Data records ::
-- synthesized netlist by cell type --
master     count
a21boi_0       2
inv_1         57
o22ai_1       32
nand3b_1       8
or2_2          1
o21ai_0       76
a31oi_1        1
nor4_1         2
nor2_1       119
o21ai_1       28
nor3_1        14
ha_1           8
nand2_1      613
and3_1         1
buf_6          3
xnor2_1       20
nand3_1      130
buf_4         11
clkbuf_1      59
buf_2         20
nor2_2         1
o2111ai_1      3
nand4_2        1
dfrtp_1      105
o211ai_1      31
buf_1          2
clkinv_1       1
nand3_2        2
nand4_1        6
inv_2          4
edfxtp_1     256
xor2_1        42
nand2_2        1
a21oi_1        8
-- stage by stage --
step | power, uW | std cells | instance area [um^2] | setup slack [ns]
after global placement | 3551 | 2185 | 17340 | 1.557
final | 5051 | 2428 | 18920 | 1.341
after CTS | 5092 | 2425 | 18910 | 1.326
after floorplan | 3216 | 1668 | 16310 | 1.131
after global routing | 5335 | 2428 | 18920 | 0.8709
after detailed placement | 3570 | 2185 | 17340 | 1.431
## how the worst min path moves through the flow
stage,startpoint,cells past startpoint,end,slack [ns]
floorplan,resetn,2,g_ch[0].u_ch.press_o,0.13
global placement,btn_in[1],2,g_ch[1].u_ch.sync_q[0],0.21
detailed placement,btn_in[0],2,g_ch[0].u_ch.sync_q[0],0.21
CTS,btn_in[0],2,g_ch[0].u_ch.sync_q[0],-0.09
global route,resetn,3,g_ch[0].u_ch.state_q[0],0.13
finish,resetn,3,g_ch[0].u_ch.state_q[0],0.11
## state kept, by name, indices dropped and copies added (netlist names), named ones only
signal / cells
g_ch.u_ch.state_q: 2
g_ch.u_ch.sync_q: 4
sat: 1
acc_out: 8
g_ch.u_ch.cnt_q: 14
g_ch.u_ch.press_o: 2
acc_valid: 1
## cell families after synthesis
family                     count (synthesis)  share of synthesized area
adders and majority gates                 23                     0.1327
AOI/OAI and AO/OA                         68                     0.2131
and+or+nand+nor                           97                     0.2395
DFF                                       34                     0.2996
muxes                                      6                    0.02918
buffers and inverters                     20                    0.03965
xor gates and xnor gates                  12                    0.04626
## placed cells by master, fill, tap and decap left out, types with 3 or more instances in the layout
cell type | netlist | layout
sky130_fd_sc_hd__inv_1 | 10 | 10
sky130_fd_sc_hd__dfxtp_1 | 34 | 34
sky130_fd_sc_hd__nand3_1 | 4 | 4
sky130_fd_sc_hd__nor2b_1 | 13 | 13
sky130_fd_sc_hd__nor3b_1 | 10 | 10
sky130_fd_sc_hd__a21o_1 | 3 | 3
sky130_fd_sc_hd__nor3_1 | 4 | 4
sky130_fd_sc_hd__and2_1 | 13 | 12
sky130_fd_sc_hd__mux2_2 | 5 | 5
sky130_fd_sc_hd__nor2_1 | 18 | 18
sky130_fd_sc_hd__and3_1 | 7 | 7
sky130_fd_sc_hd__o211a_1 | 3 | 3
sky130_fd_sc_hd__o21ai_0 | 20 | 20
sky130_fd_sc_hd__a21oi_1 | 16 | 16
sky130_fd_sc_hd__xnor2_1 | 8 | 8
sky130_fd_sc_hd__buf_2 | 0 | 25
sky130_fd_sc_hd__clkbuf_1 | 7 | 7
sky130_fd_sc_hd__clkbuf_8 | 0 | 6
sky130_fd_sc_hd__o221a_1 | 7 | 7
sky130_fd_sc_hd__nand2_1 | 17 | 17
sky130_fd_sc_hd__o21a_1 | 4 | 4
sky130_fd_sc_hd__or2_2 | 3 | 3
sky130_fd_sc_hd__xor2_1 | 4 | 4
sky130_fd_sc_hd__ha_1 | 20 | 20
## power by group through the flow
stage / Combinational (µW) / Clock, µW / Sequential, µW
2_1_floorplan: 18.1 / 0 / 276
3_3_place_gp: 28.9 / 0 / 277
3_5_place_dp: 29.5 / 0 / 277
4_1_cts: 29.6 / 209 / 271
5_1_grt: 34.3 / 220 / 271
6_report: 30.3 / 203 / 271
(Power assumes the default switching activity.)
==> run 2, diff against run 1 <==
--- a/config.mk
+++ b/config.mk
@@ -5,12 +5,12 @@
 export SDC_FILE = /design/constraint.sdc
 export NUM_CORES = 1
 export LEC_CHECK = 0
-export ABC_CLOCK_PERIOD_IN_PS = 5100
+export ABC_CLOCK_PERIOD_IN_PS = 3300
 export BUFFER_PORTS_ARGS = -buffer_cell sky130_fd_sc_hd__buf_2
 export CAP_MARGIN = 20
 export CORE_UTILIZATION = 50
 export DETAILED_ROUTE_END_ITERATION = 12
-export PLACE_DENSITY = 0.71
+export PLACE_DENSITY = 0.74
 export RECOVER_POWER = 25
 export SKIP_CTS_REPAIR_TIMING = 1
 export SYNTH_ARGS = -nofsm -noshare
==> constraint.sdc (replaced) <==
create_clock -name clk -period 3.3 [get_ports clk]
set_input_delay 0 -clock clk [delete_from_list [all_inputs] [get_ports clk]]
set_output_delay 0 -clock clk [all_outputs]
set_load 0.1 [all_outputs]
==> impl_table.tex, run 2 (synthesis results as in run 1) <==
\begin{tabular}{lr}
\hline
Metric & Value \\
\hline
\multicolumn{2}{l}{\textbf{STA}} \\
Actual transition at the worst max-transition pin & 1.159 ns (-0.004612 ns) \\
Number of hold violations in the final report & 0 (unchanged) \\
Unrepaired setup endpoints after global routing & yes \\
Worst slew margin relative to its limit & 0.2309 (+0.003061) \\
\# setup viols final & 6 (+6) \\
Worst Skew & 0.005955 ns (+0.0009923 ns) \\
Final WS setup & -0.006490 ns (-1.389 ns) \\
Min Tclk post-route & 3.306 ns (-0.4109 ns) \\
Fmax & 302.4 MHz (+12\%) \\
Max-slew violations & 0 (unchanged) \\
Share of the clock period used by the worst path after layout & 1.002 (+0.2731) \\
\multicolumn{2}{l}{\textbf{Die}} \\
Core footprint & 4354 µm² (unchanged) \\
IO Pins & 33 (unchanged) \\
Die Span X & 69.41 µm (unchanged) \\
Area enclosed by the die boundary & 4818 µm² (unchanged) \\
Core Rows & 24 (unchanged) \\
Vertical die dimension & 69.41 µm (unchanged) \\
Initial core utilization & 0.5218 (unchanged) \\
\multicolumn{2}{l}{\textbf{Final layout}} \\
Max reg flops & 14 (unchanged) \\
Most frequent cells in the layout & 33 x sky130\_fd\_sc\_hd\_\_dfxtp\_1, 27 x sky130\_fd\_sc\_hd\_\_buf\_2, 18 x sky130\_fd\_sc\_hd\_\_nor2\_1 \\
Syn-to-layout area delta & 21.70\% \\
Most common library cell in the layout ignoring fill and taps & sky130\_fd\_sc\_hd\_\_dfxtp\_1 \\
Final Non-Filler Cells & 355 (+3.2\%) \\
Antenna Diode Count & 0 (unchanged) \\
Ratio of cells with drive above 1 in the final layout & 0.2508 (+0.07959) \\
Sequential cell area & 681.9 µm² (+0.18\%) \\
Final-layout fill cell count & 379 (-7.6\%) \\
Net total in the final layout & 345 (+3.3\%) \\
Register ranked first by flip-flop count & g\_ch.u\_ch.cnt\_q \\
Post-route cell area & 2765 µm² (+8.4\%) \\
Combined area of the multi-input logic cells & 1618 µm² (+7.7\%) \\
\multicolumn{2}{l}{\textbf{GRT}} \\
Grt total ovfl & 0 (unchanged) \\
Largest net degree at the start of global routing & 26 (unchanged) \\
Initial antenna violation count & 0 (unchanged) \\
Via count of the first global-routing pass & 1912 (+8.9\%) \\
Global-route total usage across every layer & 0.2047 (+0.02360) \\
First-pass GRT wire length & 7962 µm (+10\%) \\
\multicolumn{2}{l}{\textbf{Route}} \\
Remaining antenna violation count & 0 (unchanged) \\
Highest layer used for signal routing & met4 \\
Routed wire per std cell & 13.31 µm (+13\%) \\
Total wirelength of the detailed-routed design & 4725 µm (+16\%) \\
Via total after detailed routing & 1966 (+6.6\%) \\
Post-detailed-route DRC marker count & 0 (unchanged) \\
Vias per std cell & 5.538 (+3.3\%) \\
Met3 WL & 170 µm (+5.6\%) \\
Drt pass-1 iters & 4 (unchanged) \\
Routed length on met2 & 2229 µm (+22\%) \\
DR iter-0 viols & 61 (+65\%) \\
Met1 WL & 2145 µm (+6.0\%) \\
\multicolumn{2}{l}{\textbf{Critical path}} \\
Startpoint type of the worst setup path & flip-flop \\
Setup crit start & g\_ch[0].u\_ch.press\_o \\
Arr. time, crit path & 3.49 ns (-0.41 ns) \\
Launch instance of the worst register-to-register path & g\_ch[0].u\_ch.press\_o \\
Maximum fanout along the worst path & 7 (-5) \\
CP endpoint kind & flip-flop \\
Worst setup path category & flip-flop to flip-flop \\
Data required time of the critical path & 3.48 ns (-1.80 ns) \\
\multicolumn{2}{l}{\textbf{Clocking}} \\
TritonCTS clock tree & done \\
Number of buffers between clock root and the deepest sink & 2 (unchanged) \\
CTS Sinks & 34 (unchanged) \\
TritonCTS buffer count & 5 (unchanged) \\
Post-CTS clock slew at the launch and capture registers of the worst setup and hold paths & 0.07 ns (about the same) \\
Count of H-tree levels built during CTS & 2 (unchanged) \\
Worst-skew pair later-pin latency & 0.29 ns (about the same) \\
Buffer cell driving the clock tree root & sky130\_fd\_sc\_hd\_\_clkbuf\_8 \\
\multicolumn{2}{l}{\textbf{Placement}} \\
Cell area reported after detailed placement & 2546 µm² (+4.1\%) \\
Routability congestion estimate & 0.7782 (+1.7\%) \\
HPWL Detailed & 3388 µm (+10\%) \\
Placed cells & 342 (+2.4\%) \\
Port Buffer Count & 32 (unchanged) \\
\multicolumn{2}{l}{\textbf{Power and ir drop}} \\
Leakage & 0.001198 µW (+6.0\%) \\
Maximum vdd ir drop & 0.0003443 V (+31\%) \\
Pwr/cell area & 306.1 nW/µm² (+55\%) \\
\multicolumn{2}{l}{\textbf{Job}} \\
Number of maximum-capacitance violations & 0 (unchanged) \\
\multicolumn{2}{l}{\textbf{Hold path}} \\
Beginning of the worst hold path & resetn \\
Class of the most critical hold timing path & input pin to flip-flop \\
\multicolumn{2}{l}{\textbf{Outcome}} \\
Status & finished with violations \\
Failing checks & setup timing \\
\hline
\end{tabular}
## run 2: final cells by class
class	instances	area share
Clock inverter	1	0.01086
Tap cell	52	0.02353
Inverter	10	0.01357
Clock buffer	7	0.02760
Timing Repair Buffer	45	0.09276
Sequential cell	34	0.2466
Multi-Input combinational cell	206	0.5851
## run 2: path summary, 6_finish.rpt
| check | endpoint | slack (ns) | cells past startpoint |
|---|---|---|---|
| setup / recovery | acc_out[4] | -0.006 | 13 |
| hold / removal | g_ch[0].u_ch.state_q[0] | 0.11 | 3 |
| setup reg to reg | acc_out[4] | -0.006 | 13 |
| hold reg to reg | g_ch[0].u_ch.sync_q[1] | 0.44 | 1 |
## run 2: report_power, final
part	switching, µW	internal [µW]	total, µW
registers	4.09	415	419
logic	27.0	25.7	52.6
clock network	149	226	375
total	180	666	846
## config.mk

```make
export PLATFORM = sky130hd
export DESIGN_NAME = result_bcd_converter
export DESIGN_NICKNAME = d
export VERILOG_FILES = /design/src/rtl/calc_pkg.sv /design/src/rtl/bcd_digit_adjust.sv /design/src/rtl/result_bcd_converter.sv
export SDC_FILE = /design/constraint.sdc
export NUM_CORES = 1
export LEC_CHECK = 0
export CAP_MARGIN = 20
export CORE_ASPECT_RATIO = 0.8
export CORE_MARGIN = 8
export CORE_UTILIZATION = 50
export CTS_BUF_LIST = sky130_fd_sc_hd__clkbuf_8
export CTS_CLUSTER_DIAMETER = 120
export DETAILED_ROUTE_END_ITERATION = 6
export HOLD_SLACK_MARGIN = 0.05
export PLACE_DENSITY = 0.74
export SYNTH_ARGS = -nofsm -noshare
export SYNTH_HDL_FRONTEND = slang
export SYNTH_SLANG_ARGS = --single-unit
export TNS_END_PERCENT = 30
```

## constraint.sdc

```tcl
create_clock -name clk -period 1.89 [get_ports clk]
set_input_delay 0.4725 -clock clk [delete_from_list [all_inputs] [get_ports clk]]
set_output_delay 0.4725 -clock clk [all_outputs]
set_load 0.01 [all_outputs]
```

Problem requirements ::
Show all lines from the listing above in which "time" appears.

Completed task ::
Arr. time, crit path & 3.49 ns (-0.41 ns) \\
Data required time of the critical path & 3.48 ns (-1.80 ns) \\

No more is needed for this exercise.